■ Exercise details ■
Please restate the data that follows, leaving every word in place.
*** Information
==> config.mk <==
export PLATFORM = sky130hd
export DESIGN_NAME = audio_clock_gen
export DESIGN_NICKNAME = d
export VERILOG_FILES = /design/src/audio/audio_clock_gen.sv
export VERILOG_INCLUDE_DIRS = /design/src /design/src/common
export SDC_FILE = /design/constraint.sdc
export NUM_CORES = 1
export LEC_CHECK = 0
export ABC_AREA = 1
export BUFFER_PORTS_ARGS = -buffer_cell sky130_fd_sc_hd__buf_2
export CORE_ASPECT_RATIO = 0.8
export CORE_MARGIN = 5
export CORE_UTILIZATION = 40
export DETAILED_ROUTE_END_ITERATION = 8
export GPL_TIMING_DRIVEN = 0
export SYNTH_ARGS = -nofsm -noshare
export SYNTH_HDL_FRONTEND = slang
export SYNTH_SLANG_ARGS = --single-unit
==> constraint.sdc <==
create_clock -name clk_74a -period 2.1 [get_ports clk_74a]
set_input_delay 0.21 -clock clk_74a [delete_from_list [all_inputs] [get_ports clk_74a]]
set_output_delay 0.21 -clock clk_74a [all_outputs]
set_load 0.05 [all_outputs]
==> src/common/arduboy_consts.svh <==
////////////////////////////////////////////////////////////
// host-side constants for the handheld core
// ROM window and depth, audio clock ratio, I2S slot shape
// and the lit pixel colour
////////////////////////////////////////////////////////////
`ifndef ARDUBOY_CONSTS_SVH
`define ARDUBOY_CONSTS_SVH

// bridge address nibble [31:28] that selects the program ROM
`define ARDU_ROM_WINDOW 4'h0

// program ROM size in 16-bit halfwords (32 KiB)
`define ARDU_ROM_DEPTH 16384

// fractional accumulator for MCLK from 74.25 MHz
// step / mod = 2 * 12.288 / 74.25
`define ARDU_MCLK_STEP 21'd245760
`define ARDU_MCLK_MOD 21'd742500

// I2S framing
`define ARDU_SLOT_BITS 32
// only the first 16 bits of a slot carry data
`define ARDU_ACTIVE_BITS 16

// OLED pixel on
`define ARDU_RGB_WHITE 24'hFF_FFFF

`endif
==> src/audio/audio_clock_gen.sv <==
////////////////////////////////////////////////////////////
// audio clocks from clk_74a
// fractional MCLK, SCLK = MCLK / 4, bit tick on SCLK fall
////////////////////////////////////////////////////////////
`timescale 1ns/1ps
`default_nettype none

`include "arduboy_consts.svh"

module audio_clock_gen (
  input  wire  clk_74a,
  input  wire  rst_n,
  output logic mclk,
  output logic bit_tick
);

  logic [20:0] accum;
  logic        mclk_prev;
  logic        mclk_rise;
  logic [1:0]  mclk_div;
  logic        sclk;

  assign mclk_rise = mclk & ~mclk_prev;
  assign sclk      = mclk_div[1];

  always_ff @(posedge clk_74a or negedge rst_n)
  begin
    if (!rst_n)
    begin
      accum     <= '0;
      mclk      <= 1'b0;
      mclk_prev <= 1'b0;
      mclk_div  <= '0;
      bit_tick  <= 1'b0;
    end
    else
    begin
      // 12.288 MHz average, toggled on each wrap
      if (accum >= `ARDU_MCLK_MOD)
      begin
        accum <= accum - `ARDU_MCLK_MOD + `ARDU_MCLK_STEP;
        mclk  <= ~mclk;
      end
      else
        accum <= accum + `ARDU_MCLK_STEP;

      mclk_prev <= mclk;
      if (mclk_rise)
        mclk_div <= mclk_div + 2'd1;

      // divider going 3 -> 0 is the SCLK falling edge
      bit_tick <= mclk_rise & sclk & mclk_div[0];
    end
  end

endmodule

`default_nettype wire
******
■ Response to the exercise ■
==> config.mk <==
export PLATFORM = sky130hd
export DESIGN_NAME = audio_clock_gen
export DESIGN_NICKNAME = d
export VERILOG_FILES = /design/src/audio/audio_clock_gen.sv
export VERILOG_INCLUDE_DIRS = /design/src /design/src/common
export SDC_FILE = /design/constraint.sdc
export NUM_CORES = 1
export LEC_CHECK = 0
export ABC_AREA = 1
export BUFFER_PORTS_ARGS = -buffer_cell sky130_fd_sc_hd__buf_2
export CORE_ASPECT_RATIO = 0.8
export CORE_MARGIN = 5
export CORE_UTILIZATION = 40
export DETAILED_ROUTE_END_ITERATION = 8
export GPL_TIMING_DRIVEN = 0
export SYNTH_ARGS = -nofsm -noshare
export SYNTH_HDL_FRONTEND = slang
export SYNTH_SLANG_ARGS = --single-unit
==> constraint.sdc <==
create_clock -name clk_74a -period 2.1 [get_ports clk_74a]
set_input_delay 0.21 -clock clk_74a [delete_from_list [all_inputs] [get_ports clk_74a]]
set_output_delay 0.21 -clock clk_74a [all_outputs]
set_load 0.05 [all_outputs]
==> src/common/arduboy_consts.svh <==
////////////////////////////////////////////////////////////
// host-side constants for the handheld core
// ROM window and depth, audio clock ratio, I2S slot shape
// and the lit pixel colour
////////////////////////////////////////////////////////////
`ifndef ARDUBOY_CONSTS_SVH
`define ARDUBOY_CONSTS_SVH

// bridge address nibble [31:28] that selects the program ROM
`define ARDU_ROM_WINDOW 4'h0

// program ROM size in 16-bit halfwords (32 KiB)
`define ARDU_ROM_DEPTH 16384

// fractional accumulator for MCLK from 74.25 MHz
// step / mod = 2 * 12.288 / 74.25
`define ARDU_MCLK_STEP 21'd245760
`define ARDU_MCLK_MOD 21'd742500

// I2S framing
`define ARDU_SLOT_BITS 32
// only the first 16 bits of a slot carry data
`define ARDU_ACTIVE_BITS 16

// OLED pixel on
`define ARDU_RGB_WHITE 24'hFF_FFFF

`endif
==> src/audio/audio_clock_gen.sv <==
////////////////////////////////////////////////////////////
// audio clocks from clk_74a
// fractional MCLK, SCLK = MCLK / 4, bit tick on SCLK fall
////////////////////////////////////////////////////////////
`timescale 1ns/1ps
`default_nettype none

`include "arduboy_consts.svh"

module audio_clock_gen (
  input  wire  clk_74a,
  input  wire  rst_n,
  output logic mclk,
  output logic bit_tick
);

  logic [20:0] accum;
  logic        mclk_prev;
  logic        mclk_rise;
  logic [1:0]  mclk_div;
  logic        sclk;

  assign mclk_rise = mclk & ~mclk_prev;
  assign sclk      = mclk_div[1];

  always_ff @(posedge clk_74a or negedge rst_n)
  begin
    if (!rst_n)
    begin
      accum     <= '0;
      mclk      <= 1'b0;
      mclk_prev <= 1'b0;
      mclk_div  <= '0;
      bit_tick  <= 1'b0;
    end
    else
    begin
      // 12.288 MHz average, toggled on each wrap
      if (accum >= `ARDU_MCLK_MOD)
      begin
        accum <= accum - `ARDU_MCLK_MOD + `ARDU_MCLK_STEP;
        mclk  <= ~mclk;
      end
      else
        accum <= accum + `ARDU_MCLK_STEP;

      mclk_prev <= mclk;
      if (mclk_rise)
        mclk_div <= mclk_div + 2'd1;

      // divider going 3 -> 0 is the SCLK falling edge
      bit_tick <= mclk_rise & sclk & mclk_div[0];
    end
  end

endmodule

`default_nettype wire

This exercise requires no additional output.